P. Rebecca and P. Gordon (2003) from Michigan Technological University
did a research based on disturbance rejection control of an electromagnetic bearing
spindle. Adaptive control algorithm is applied to MBC 500 magnetic bearing
system. Adaptive control is an appealing approach for the system because the
controller can tune itself to account for an unknown periodic disturbance, such as
cutting or grinding forces, injected into the system. An adaptive controller called the
Amplitude-Phase Adaptive Control Algorithm (APACA) was designed to augment
the lead-filter compensator. The purpose of APACA is to predict and compensate
for the external disturbance. This paper proved that an adaptive control algorithm
can be applied to an Active Magnetic Bearing (AMB) system with a periodic
disturbance applied to the rotor and resulting in minimal motion of the spindle. By
then, the position of the rotor can be stabilized.

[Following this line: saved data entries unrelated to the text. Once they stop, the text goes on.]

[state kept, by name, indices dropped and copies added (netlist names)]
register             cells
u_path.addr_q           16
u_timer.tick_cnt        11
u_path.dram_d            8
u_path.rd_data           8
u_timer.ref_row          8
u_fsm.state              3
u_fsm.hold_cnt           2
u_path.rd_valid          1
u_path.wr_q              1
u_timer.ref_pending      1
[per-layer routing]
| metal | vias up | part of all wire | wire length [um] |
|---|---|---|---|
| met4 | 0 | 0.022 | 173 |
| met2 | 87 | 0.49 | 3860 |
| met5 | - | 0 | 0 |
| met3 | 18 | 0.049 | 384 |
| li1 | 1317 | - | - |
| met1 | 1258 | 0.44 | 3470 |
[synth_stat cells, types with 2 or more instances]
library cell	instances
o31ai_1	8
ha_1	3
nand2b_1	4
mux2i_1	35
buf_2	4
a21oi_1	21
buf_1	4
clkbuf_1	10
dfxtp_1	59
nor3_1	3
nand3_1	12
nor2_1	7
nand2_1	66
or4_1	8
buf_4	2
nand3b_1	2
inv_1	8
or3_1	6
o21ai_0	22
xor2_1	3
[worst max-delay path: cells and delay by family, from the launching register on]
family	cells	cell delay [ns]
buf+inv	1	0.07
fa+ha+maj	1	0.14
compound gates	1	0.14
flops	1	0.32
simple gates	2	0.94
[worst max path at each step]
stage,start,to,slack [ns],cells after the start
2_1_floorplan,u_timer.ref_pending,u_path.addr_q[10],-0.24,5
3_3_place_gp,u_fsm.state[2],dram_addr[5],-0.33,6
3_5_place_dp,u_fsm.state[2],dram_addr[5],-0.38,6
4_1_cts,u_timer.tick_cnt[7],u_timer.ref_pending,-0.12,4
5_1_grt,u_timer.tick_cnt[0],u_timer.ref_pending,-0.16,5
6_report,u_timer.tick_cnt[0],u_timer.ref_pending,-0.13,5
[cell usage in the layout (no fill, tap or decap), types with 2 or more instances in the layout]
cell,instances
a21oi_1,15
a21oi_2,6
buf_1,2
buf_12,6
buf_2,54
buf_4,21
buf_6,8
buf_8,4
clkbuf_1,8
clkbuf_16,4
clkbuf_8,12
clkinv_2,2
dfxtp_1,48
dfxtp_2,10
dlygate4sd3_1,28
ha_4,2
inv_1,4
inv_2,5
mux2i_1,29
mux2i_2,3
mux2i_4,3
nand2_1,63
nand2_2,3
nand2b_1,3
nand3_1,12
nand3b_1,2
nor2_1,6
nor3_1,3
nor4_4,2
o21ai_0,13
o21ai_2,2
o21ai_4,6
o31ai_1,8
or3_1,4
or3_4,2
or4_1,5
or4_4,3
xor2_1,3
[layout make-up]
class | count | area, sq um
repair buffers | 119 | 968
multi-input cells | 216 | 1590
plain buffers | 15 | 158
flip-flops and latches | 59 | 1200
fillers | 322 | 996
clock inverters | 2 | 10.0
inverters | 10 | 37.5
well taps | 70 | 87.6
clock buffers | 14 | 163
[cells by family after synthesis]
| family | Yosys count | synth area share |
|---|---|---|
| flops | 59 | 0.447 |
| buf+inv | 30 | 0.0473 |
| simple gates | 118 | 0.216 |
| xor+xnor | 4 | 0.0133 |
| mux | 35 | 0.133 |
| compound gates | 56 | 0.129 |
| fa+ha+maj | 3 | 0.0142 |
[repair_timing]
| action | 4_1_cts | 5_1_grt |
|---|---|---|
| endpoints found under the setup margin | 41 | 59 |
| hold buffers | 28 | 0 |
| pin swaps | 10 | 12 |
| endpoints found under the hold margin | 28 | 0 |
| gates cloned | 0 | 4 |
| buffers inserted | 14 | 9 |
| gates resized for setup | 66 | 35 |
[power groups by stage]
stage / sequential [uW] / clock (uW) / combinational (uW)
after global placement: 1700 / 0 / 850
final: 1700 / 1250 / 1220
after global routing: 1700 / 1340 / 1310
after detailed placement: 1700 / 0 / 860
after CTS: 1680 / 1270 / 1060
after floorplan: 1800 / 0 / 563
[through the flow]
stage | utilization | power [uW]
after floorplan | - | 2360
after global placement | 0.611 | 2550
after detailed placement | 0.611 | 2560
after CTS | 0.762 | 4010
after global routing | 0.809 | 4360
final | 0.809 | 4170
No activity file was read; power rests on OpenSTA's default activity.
**src/rtl/clkout_pkg.sv**
```systemverilog
package clkout_pkg;

  typedef enum logic [1:0] {
    PAIR_DIFF = 2'd0,
    PAIR_SAME = 2'd1,
    PAIR_INV  = 2'd2
  } pair_mode_e;

  function automatic int unsigned window_cycles(input int unsigned win_ps,
                                                input int unsigned per_ps);
    return (win_ps + per_ps - 1) / per_ps;
  endfunction

endpackage

```
**src/rtl/resync_timer.sv**
```systemverilog
module resync_timer #(
  parameter int unsigned LOAD = 35
) (
  input  logic clk,
  input  logic rst_n,
  input  logic lol_i,
  input  logic hold_req_i,
  output logic busy_o
);
  localparam int unsigned CNT_W = $clog2(LOAD + 1);

  logic             lol_q;
  logic [CNT_W-1:0] cnt_q, cnt_d;
  logic             lol_fall;

  always_comb begin
    lol_fall = lol_q & ~lol_i;
    cnt_d    = cnt_q;
    if (hold_req_i || lol_fall) begin
      cnt_d = CNT_W'(LOAD);
    end else if (cnt_q != '0) begin
      cnt_d = cnt_q - CNT_W'(1);
    end
  end

  always_ff @(posedge clk or negedge rst_n) begin
    if (!rst_n) begin
      lol_q <= 1'b0;
      cnt_q <= '0;
    end else begin
      lol_q <= lol_i;
      cnt_q <= cnt_d;
    end
  end

  assign busy_o = (cnt_q != '0);


  lol_window_start_chk: assert property (@(posedge clk) disable iff (!rst_n)
    (lol_q && !lol_i) |=> busy_o);


  req_release_busy_chk: assert property (@(posedge clk) disable iff (!rst_n)
    $fell(hold_req_i) |-> busy_o);


  window_bound_chk: assert property (@(posedge clk) disable iff (!rst_n)
    cnt_q <= CNT_W'(LOAD));

endmodule

```
**src/rtl/out_divider.sv**
```systemverilog
module out_divider #(
  parameter int unsigned DIV_W = 4
) (
  input  logic             clk,
  input  logic             rst_n,
  input  logic             hold_i,
  input  logic [DIV_W-1:0] half_i,
  output logic             clk_o
);
  logic [DIV_W-1:0] cnt_q, cnt_d;
  logic             ph_q, ph_d;

  always_comb begin
    cnt_d = cnt_q;
    ph_d  = ph_q;
    if (hold_i) begin
      cnt_d = '0;
      ph_d  = 1'b0;
    end else if (cnt_q >= half_i) begin
      cnt_d = '0;
      ph_d  = ~ph_q;
    end else begin
      cnt_d = cnt_q + DIV_W'(1);
    end
  end

  always_ff @(posedge clk or negedge rst_n) begin
    if (!rst_n) begin
      cnt_q <= '0;
      ph_q  <= 1'b0;
    end else begin
      cnt_q <= cnt_d;
      ph_q  <= ph_d;
    end
  end

  assign clk_o = ph_q;


  div_hold_chk: assert property (@(posedge clk) disable iff (!rst_n)
    hold_i |=> !clk_o);


  div_steady_chk: assert property (@(posedge clk) disable iff (!rst_n)
    (!hold_i && cnt_q < half_i) |=> $stable(clk_o));

endmodule

```
**src/rtl/pin_stage.sv**
```systemverilog
module pin_stage
  import clkout_pkg::*;
(
  input  logic ph_i,
  input  logic en_i,
  input  logic se_mode_i,
  input  logic se_inv_i,
  output logic p_o,
  output logic n_o,
  output logic oe_o
);
  pair_mode_e mode;

  always_comb begin
    if (!se_mode_i)    mode = PAIR_DIFF;
    else if (se_inv_i) mode = PAIR_INV;
    else               mode = PAIR_SAME;
  end

  always_comb begin
    p_o  = ph_i;
    oe_o = en_i;
    unique case (mode)
      PAIR_SAME: n_o = ph_i;
      default:   n_o = ~ph_i;
    endcase
  end

endmodule

```
**src/rtl/clkout_ctrl.sv**
```systemverilog
module clkout_ctrl
  import clkout_pkg::*;
#(
  parameter int unsigned NUM_OUT       = 8,
  parameter int unsigned NUM_PLL       = 2,
  parameter int unsigned DIV_W         = 4,
  parameter int unsigned CLK_PERIOD_PS = 10000,
  parameter int unsigned RESYNC_WIN_PS = 350000,
  localparam int unsigned PSEL_W       = (NUM_PLL > 1) ? $clog2(NUM_PLL) : 1
) (
  input  logic                       clk,
  input  logic                       rst_n,
  input  logic [NUM_OUT-1:0]         drv_en_reg,
  input  logic [NUM_OUT-1:0]         oe_pin,
  input  logic [NUM_OUT-1:0]         pwr_dn,
  input  logic [NUM_OUT-1:0]         se_mode,
  input  logic [NUM_OUT-1:0]         se_inv,
  input  logic [NUM_OUT*DIV_W-1:0]   div_half,
  input  logic [NUM_OUT*PSEL_W-1:0]  pll_sel,
  input  logic [NUM_PLL-1:0]         pll_lol,
  input  logic [NUM_PLL-1:0]         resync_req,
  output logic [NUM_OUT-1:0]         q_p,
  output logic [NUM_OUT-1:0]         q_n,
  output logic [NUM_OUT-1:0]         q_oe,
  output logic [NUM_PLL-1:0]         resync_busy
);
  localparam int unsigned RESYNC_CYC = window_cycles(RESYNC_WIN_PS, CLK_PERIOD_PS);

  logic rst_meta, rst_sync_n;

  always_ff @(posedge clk or negedge rst_n) begin
    if (!rst_n) begin
      rst_meta   <= 1'b0;
      rst_sync_n <= 1'b0;
    end else begin
      rst_meta   <= 1'b1;
      rst_sync_n <= rst_meta;
    end
  end

  for (genvar k = 0; k < NUM_PLL; k++) begin : g_pll
    resync_timer #(.LOAD(RESYNC_CYC)) u_timer (
      .clk        (clk),
      .rst_n      (rst_sync_n),
      .lol_i      (pll_lol[k]),
      .hold_req_i (resync_req[k]),
      .busy_o     (resync_busy[k])
    );
  end

  for (genvar i = 0; i < NUM_OUT; i++) begin : g_out
    logic [PSEL_W-1:0] sel;
    logic              hold, ph, en;

    assign sel  = pll_sel[i*PSEL_W +: PSEL_W];
    assign hold = pwr_dn[i] | resync_busy[sel];
    assign en   = drv_en_reg[i] & oe_pin[i] & ~pwr_dn[i];

    out_divider #(.DIV_W(DIV_W)) u_div (
      .clk    (clk),
      .rst_n  (rst_sync_n),
      .hold_i (hold),
      .half_i (div_half[i*DIV_W +: DIV_W]),
      .clk_o  (ph)
    );

    pin_stage u_pin (
      .ph_i      (ph & ~hold),
      .en_i      (en),
      .se_mode_i (se_mode[i]),
      .se_inv_i  (se_inv[i]),
      .p_o       (q_p[i]),
      .n_o       (q_n[i]),
      .oe_o      (q_oe[i])
    );


    domain_quiet_chk: assert property (@(posedge clk) disable iff (!rst_sync_n)
      resync_busy[sel] |-> !q_p[i]);


    pwr_dn_release_chk: assert property (@(posedge clk) disable iff (!rst_sync_n)
      pwr_dn[i] |-> (!q_oe[i] && !q_p[i]));
  end

endmodule

```
[src/rtl/irq_deliver.sv]
module irq_deliver #(
  parameter int LVL_W  = 6,
  parameter int STAT_W = 32,
  parameter int IP_LSB = 10,
  parameter int IE_BIT = 0
) (
  input  logic              clk,
  input  logic              rst,
  input  logic              rst_req,
  input  logic              nmi_req,
  input  logic              lvl_evt,
  input  logic [LVL_W-1:0]  lvl_val,
  input  logic [STAT_W-1:0] status_i,
  input  logic              boundary,
  output logic [LVL_W-1:0]  cause_ip,
  output logic              exc_nmi_rst,
  output logic              exc_int
);
  localparam int IP_MSB = IP_LSB + LVL_W - 1;

  logic             pend_rst, pend_nmi, lvl_mark, armed;
  logic [LVL_W-1:0] pend_lvl, cause_q;

  wire             evt_any  = rst_req | nmi_req | lvl_evt;
  wire             eval     = boundary & armed;
  wire             take_rst = eval & pend_rst;
  wire             take_nmi = eval & ~pend_rst & pend_nmi;
  wire             take_lvl = eval & ~pend_rst & ~pend_nmi & (lvl_mark | (|pend_lvl));
  wire [LVL_W-1:0] imask    = status_i[IP_MSB:IP_LSB];
  wire             ien      = status_i[IE_BIT];
  wire             lvl_hit  = take_lvl & ~lvl_mark & ien & (|(pend_lvl & imask));
  wire             retry    = take_lvl & ~lvl_mark & ~lvl_hit;

  assign exc_nmi_rst = take_rst | take_nmi;
  assign exc_int     = lvl_hit;
  assign cause_ip    = cause_q;

  always_ff @(posedge clk) begin
    if (rst) begin
      pend_rst <= 1'b0;
      pend_nmi <= 1'b0;
      lvl_mark <= 1'b0;
      pend_lvl <= '0;
      cause_q  <= '0;
      armed    <= 1'b0;
    end else begin
      pend_rst <= rst_req | (pend_rst & ~take_rst);
      pend_nmi <= nmi_req | (pend_nmi & ~take_nmi);
      if (lvl_evt) begin
        lvl_mark <= (lvl_val == '0);
        pend_lvl <= lvl_val;
      end else if (take_lvl) begin
        lvl_mark <= 1'b0;
        if (lvl_hit) pend_lvl <= '0;
      end
      if (take_lvl) cause_q <= lvl_mark ? '0 : pend_lvl;
      armed <= evt_any | (armed & ~(boundary & ~retry));
    end
  end
endmodule


[config.mk]
export PLATFORM = sky130hd
export DESIGN_NAME = irq_deliver
export DESIGN_NICKNAME = d
export VERILOG_FILES = /design/src/rtl/irq_deliver.sv
export SDC_FILE = /design/constraint.sdc
export NUM_CORES = 1
export LEC_CHECK = 0
export ABC_CLOCK_PERIOD_IN_PS = 5200
export CAP_MARGIN = 20
export CORE_UTILIZATION = 55
export CTS_CLUSTER_SIZE = 28
export DETAILED_ROUTE_END_ITERATION = 10
export DONT_BUFFER_PORTS = 1
export PLACE_DENSITY = 0.7
export SLEW_MARGIN = 20
export SYNTH_ARGS = -nofsm -noshare
export SYNTH_HDL_FRONTEND = slang
export SYNTH_SLANG_ARGS = --single-unit
export TNS_END_PERCENT = 1
[constraint.sdc]
create_clock -name clk -period 5.2 [get_ports clk]
set_clock_uncertainty 0.2 [all_clocks]
set_input_delay 0.26 -clock clk [delete_from_list [all_inputs] [get_ports clk]]
set_output_delay 0.26 -clock clk [all_outputs]
set_load 0.01 [all_outputs]
==> metrics.csv <==
metric,value,unit
result of the run,finished clean,
total die area,1560,um^2
final-report setup violation count,0,
final worst hold slack,0.0157,ns
clk slew on worst S/H paths,0.09,ns
number of max-capacitance violations reported,0,
CP Max Fanout,8,
maximum count of clock buffers along a single path,2,
Chip Height,39.4,um
Power Dens Cells,254,nW/um^2
placed wire-length estimate,1160,um
layout net count,139,
worst supply voltage drop on vdd,0.174,mV
post-synthesis to final-layout area growth,15.9,%
leading register cell type out of synthesis,dfxtp_1,
synthesis warning total,0,
slowest stage cell on the critical path,or4_4,
number of gates resized after CTS,0,
library cells used by synthesis,23,
share of layout cells above drive strength 1,20.4,%
Required @ worst endpoint,4.74,ns
gp weighted congestion,0.717,
number of buffers inserted during clock tree synthesis,3,
pin count of the biggest net entering global routing,24,
Clock H-tree levels,1,
aggregate global routing overflow,0,
area fraction of the dominant cell type after synthesis,41.6,%
Core Footprint,1300,um^2
static power due to leakage,0.308,nW
ranking of synthesized cells by instance count,"dfxtp_1 (16), nand2_1 (13), a21oi_1 (8)",
data arrival at the endpoint of the critical path,1.84,ns
wire length per cell after detailed routing,15.2,um
sink count of the clock tree,16,
Tightest Pin Transition,0.845,ns
count of pins on the block boundary,52,
minimum clock period,2.30,ns
residual antenna-violating net count after detailed routing,0,
most common cell in the synthesized netlist,dfxtp_1,
synthesized instance count,84,
"Avg Cell Area, Syn",9.18,um^2
initial core utilization,59.2,%
class of the tightest hold or removal check,input port to flop,
crit path launch type,flop,
first-pass GRT wire length,2530,um
number of flops mapped to enable cells by yosys,0,
"Hold Violations, Final",0,
most area-consuming cells after synthesis,"dfxtp_1 (42%), o22ai_2 (9.7%), or3b_2 (6.8%)",
sequential fraction of the synthesis area,41.6,%
clk_lat worst skew,0.28,ns
vias post-DR,650,
crit path cell chain,or4_4 > o41ai_4 > nor3b_4,
RSZ-0062 raised after global routing,no,
maximum operating frequency,434,MHz
Antenna diodes,0,
dominant cell type by area after synthesis,dfxtp_1,
Async SR Flop Fraction,0,%
Max transition margin,43.5,%
clock root buffer,clkbuf_4,
count of TritonRoute iterations in the first routing pass,4,
Total Wirelength,1640,um
Remaining DRCs,0,
total negative slack for setup checks,0,ns
number of buffers added on ports,0,
category of the most critical setup path,flop to output port,
Final Slew Violations,0,
mapped cell area,771,um^2
crit end category,output port,
number of antenna violations at the first check in global routing,0,
CTS tree,built,
vias in the first global route,600,
syn nets,128,
"Period Utilization, post-route",44.3,%
number of flip-flops and latches in the synthesized netlist,16,
total global-route track usage,25.0,%
Avg Vias per Cell,6.02,
number of DRC markers after the initial detailed-route iteration,10,
Die W,39.4,um
Core Rows,13,
largest stage delay on the critical path,0.55,ns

It was followed by the research of Y. H. John (1995). He introduced a fuzzy
logic approaches to improve on dual acting magnetic bearing. The idea is to adjust the
linear controller signal in such a way that nonlinear effects are better compensated. The
relationships of attractive force to the electromagnet currents and air gap are described
and compensated using fuzzy principles. The fuzzy controller described in this section
was designed in two steps. First, fuzzy descriptions of the various operating points
which describe the antecedents and possible control adjustments as the consequents in
the fuzzy control rules are computed. Second, a set of rules for control adjustments was
derived. The fuzzy rule outputs are composed using the max-min composition, and a
crisp value of an adjustment parameter was derived using the centroid method. The
design objective was to cancel the relationship of attractive force with respect to air gap
dimension. Finally, a fuzzy controller which is able to adjust a winding current and
controlling a magnetic bearing system is designed successfully.